### src/verilog/issue_pkg.sv
package issue_pkg;

localparam int WORD_WIDTH = 16;
localparam int REG_WIDTH = 3;
localparam int TAG_WIDTH = 3;
localparam int ALU_STATIONS = 3;

typedef logic [WORD_WIDTH-1:0] word_t;
typedef logic [REG_WIDTH-1:0] reg_idx_t;
typedef logic [TAG_WIDTH-1:0] rob_tag_t;
typedef logic [$clog2(ALU_STATIONS)-1:0] station_id_t;

// LC-3b opcode field, only the issued subset is named
typedef enum logic [3:0] {
	op_br  = 4'b0000,
	op_add = 4'b0001,
	op_and = 4'b0101,
	op_ldr = 4'b0110,
	op_str = 4'b0111,
	op_not = 4'b1001
} opcode_e;

typedef enum logic [1:0] {
	cls_alu,
	cls_ldst,
	cls_branch,
	cls_none // Dropped or unknown opcodes
} issue_class_e;

typedef struct packed {
	logic busy;
	word_t data;
	rob_tag_t rob_tag; // Producer entry while busy
} reg_read_t;

typedef struct packed {
	logic valid;
	rob_tag_t tag;
	word_t data;
} cdb_t;

typedef struct packed {
	logic valid; // Entry has completed
	word_t value;
} rob_lookup_t;

typedef struct packed {
	opcode_e opcode;
	issue_class_e cls;
	reg_idx_t dest;
	reg_idx_t sr1;
	reg_idx_t sr2;
	logic imm_sel;
	word_t imm5;
	word_t offset6; // Already doubled
	word_t offset9; // Already doubled
} decoded_t;

typedef struct packed {
	logic ready;
	word_t value;
	rob_tag_t tag; // Producer to wait on when not ready
} operand_t;

typedef struct packed {
	logic valid;
	station_id_t station;
	opcode_e opcode;
	operand_t j;
	operand_t k;
	rob_tag_t dest;
} alu_issue_t;

typedef struct packed {
	logic write;
	opcode_e opcode;
	operand_t base;
	operand_t src;
	word_t offset;
	rob_tag_t dest; // Zero for stores
} ldst_issue_t;

typedef struct packed {
	logic write;
	opcode_e opcode;
	reg_idx_t dest;
	word_t value;
} rob_issue_t;

typedef struct packed {
	logic claim;
	reg_idx_t idx;
	rob_tag_t tag;
} reg_claim_t;

typedef struct packed {
	logic redirect;
	word_t target;
} fetch_redirect_t;

endpackage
********
### PROBLEM STATEMENT
Restate the material exactly, from its opening line to its closing one.

### RESULT OF THE TASK
### src/verilog/issue_pkg.sv
package issue_pkg;

localparam int WORD_WIDTH = 16;
localparam int REG_WIDTH = 3;
localparam int TAG_WIDTH = 3;
localparam int ALU_STATIONS = 3;

typedef logic [WORD_WIDTH-1:0] word_t;
typedef logic [REG_WIDTH-1:0] reg_idx_t;
typedef logic [TAG_WIDTH-1:0] rob_tag_t;
typedef logic [$clog2(ALU_STATIONS)-1:0] station_id_t;

// LC-3b opcode field, only the issued subset is named
typedef enum logic [3:0] {
	op_br  = 4'b0000,
	op_add = 4'b0001,
	op_and = 4'b0101,
	op_ldr = 4'b0110,
	op_str = 4'b0111,
	op_not = 4'b1001
} opcode_e;

typedef enum logic [1:0] {
	cls_alu,
	cls_ldst,
	cls_branch,
	cls_none // Dropped or unknown opcodes
} issue_class_e;

typedef struct packed {
	logic busy;
	word_t data;
	rob_tag_t rob_tag; // Producer entry while busy
} reg_read_t;

typedef struct packed {
	logic valid;
	rob_tag_t tag;
	word_t data;
} cdb_t;

typedef struct packed {
	logic valid; // Entry has completed
	word_t value;
} rob_lookup_t;

typedef struct packed {
	opcode_e opcode;
	issue_class_e cls;
	reg_idx_t dest;
	reg_idx_t sr1;
	reg_idx_t sr2;
	logic imm_sel;
	word_t imm5;
	word_t offset6; // Already doubled
	word_t offset9; // Already doubled
} decoded_t;

typedef struct packed {
	logic ready;
	word_t value;
	rob_tag_t tag; // Producer to wait on when not ready
} operand_t;

typedef struct packed {
	logic valid;
	station_id_t station;
	opcode_e opcode;
	operand_t j;
	operand_t k;
	rob_tag_t dest;
} alu_issue_t;

typedef struct packed {
	logic write;
	opcode_e opcode;
	operand_t base;
	operand_t src;
	word_t offset;
	rob_tag_t dest; // Zero for stores
} ldst_issue_t;

typedef struct packed {
	logic write;
	opcode_e opcode;
	reg_idx_t dest;
	word_t value;
} rob_issue_t;

typedef struct packed {
	logic claim;
	reg_idx_t idx;
	rob_tag_t tag;
} reg_claim_t;

typedef struct packed {
	logic redirect;
	word_t target;
} fetch_redirect_t;

endpackage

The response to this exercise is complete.